A Sydney councilor is encouraging residents to share their views on Beacon Wharf’s future so that there can be a deadline for comment.
Who Terry O’Keefe said he has heard from residents who think the council has already decided to replace Beacon Wharf with Floating Wharf under a public-private partnership with the Marker Group. “So some people may get frustrated and ask, ‘What’s the point of giving an opinion?’
But it’s not, he said. It is really important to provide this opinion to the citizens and I think the council is open minded about it. This is a very important project for the community. We need to hear from them what they like and don’t like.
O’Keefe made the comments because residents have until October 15 to respond to a poll asking for feedback on Beacon Wharf’s future. The survey is part of the municipality’s public engagement process and looks forward to the future of the wharf. Members of the public also had the opportunity to participate in two public engagement sessions last month, and they also gave feedback to individual members of the municipality and council.
The municipality has offered the public two government options: removing the structure without a replacement or replacing it with a pontoon that was once part of a floating bridge in Washington State.
The information released by the municipality describes the latter option as a public-private partnership that will see the Marker Group turn the pontoon into a floating pier, with a two-story building with a restaurant and two. There will be commercial spaces (reserved for one municipality) on the main floor and eight hotel units above.
O’Keeffe, with Coun. Barbara Fallout formally voted against limiting the public consultation process to two options. Proponents of her case have been working to make the actual transcript of this statement available online. Proponents of her case have been working to make the actual transcript of this statement available online.
When asked about his impressions of the engagement process, O’Keefe said it was difficult to know where the public stood. “We haven’t seen all the feedback yet,” he said.
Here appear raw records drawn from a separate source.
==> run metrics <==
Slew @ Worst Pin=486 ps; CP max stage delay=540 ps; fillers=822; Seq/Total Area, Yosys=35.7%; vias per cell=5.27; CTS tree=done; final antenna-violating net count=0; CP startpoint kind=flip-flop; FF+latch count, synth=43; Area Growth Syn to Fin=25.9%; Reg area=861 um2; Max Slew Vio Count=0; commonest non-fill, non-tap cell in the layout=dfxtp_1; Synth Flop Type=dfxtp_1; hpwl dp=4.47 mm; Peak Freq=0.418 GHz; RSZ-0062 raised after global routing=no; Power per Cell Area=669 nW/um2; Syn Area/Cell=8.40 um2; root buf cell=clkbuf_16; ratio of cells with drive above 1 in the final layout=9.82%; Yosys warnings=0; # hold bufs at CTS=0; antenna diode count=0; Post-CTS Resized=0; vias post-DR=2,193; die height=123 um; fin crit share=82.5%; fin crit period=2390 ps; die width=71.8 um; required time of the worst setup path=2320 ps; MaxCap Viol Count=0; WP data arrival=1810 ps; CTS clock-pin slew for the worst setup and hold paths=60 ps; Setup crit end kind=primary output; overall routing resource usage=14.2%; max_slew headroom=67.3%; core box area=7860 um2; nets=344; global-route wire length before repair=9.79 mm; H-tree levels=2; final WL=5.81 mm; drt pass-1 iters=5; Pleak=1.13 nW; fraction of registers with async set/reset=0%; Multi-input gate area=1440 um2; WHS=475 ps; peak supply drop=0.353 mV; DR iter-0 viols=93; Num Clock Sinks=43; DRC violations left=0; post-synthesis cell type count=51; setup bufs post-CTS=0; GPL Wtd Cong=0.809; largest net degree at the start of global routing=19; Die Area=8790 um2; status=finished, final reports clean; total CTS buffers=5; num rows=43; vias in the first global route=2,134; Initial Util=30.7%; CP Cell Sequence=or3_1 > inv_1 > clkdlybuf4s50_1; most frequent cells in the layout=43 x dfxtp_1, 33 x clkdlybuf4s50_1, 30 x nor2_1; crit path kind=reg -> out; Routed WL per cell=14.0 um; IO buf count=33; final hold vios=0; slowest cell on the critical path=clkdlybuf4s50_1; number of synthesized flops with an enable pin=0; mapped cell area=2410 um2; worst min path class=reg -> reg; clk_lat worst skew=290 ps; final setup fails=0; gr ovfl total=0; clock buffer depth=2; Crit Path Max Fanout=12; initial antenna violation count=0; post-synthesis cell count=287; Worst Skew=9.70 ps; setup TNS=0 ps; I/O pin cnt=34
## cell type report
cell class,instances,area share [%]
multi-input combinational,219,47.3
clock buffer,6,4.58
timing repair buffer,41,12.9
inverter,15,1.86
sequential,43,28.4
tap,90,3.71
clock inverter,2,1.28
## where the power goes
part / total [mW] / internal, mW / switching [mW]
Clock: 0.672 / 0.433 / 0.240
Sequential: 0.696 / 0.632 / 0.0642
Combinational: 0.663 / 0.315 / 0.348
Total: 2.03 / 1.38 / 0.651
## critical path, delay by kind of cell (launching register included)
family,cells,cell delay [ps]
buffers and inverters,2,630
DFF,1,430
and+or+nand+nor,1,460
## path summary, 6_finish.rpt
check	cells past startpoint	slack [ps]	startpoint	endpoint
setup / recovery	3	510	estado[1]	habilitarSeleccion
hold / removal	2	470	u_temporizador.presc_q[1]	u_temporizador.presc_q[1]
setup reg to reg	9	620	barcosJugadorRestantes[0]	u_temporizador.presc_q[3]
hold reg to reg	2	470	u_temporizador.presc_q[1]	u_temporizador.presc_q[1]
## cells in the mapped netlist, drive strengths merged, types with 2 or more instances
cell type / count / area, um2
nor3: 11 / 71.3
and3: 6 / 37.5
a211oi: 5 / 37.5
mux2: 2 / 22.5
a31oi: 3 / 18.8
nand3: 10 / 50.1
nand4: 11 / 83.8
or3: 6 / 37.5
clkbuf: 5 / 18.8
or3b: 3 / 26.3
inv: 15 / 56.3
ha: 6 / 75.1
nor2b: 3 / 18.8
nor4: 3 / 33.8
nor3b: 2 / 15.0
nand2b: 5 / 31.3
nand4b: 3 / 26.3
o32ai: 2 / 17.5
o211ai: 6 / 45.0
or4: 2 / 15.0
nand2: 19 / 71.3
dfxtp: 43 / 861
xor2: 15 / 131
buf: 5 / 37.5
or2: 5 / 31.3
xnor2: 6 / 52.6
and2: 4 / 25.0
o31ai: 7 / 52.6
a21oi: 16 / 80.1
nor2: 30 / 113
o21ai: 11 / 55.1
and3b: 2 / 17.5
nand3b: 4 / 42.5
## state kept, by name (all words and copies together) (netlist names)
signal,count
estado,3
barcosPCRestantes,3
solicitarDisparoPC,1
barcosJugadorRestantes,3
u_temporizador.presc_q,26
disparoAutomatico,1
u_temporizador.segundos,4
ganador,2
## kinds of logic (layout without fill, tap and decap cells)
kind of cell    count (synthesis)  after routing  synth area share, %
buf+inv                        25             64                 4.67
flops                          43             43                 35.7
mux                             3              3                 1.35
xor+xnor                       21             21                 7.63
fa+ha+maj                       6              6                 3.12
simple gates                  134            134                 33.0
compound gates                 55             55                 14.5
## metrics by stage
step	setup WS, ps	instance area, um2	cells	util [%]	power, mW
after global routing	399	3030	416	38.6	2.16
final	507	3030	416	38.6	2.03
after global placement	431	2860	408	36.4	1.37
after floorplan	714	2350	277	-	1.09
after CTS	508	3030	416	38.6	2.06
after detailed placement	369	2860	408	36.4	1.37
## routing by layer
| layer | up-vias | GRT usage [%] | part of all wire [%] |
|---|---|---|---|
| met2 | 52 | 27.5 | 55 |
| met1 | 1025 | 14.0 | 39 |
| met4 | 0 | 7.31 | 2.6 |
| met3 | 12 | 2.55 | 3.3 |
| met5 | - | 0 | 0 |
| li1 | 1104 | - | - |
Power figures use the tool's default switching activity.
There is not much support from the public, which I have seen so far. “
O’Keefe said she personally opposes the Ponton option, but reserves the right to decide for the future. “After what we do next, I’m still not sure because I want to see what the people will bring back.”
O’Keefe said what the committee overseeing the future of the wharf did, which he called “a beautiful work,” explaining why there were some challenges with the wreckage or pile structure. “So the floating option may be the best option, but we didn’t consider other suggestions.”
Ultimately, he said, the council has a responsibility for the public to look at other options, while easily recognizing the economic, environmental and emotional aspects of finding a solution.
Who Peter van Wright, one of the committee’s three council members, agreed with O’Keeffe’s statement that the town did not ask for other suggestions. “We found out that this floating pontoon is available for sale and we contacted Marker and confirmed that it is still available (and) find out more about it,” he said. Or find suggestions.
After the discussion, the group expressed interest in making a proposal, he said, which was approved by the committee. While considering submitting a request for suggestions, the committee was reminded that Town had done so in the past, but only one was submitted by the Marker Group. “And the situation has not changed in terms of the possibility of anyone else proposing.”
Van Wright added that the option to go to tender is still open, but it will include important temporary commitments.
Regarding O’Keeffe’s comments about looking at other options, Wainwright said the two options before the public were the survivors of several options under the committee’s consideration. “It’s not like there are only two options and we definitely considered more than two,” he said.
Although Wynne Wright has not seen all of the feedback, what he has seen so far suggests that about one-third support, about one-third the floating option, and about one-third something else. Should. “And we need more than 50 percent for the same thing,” he said.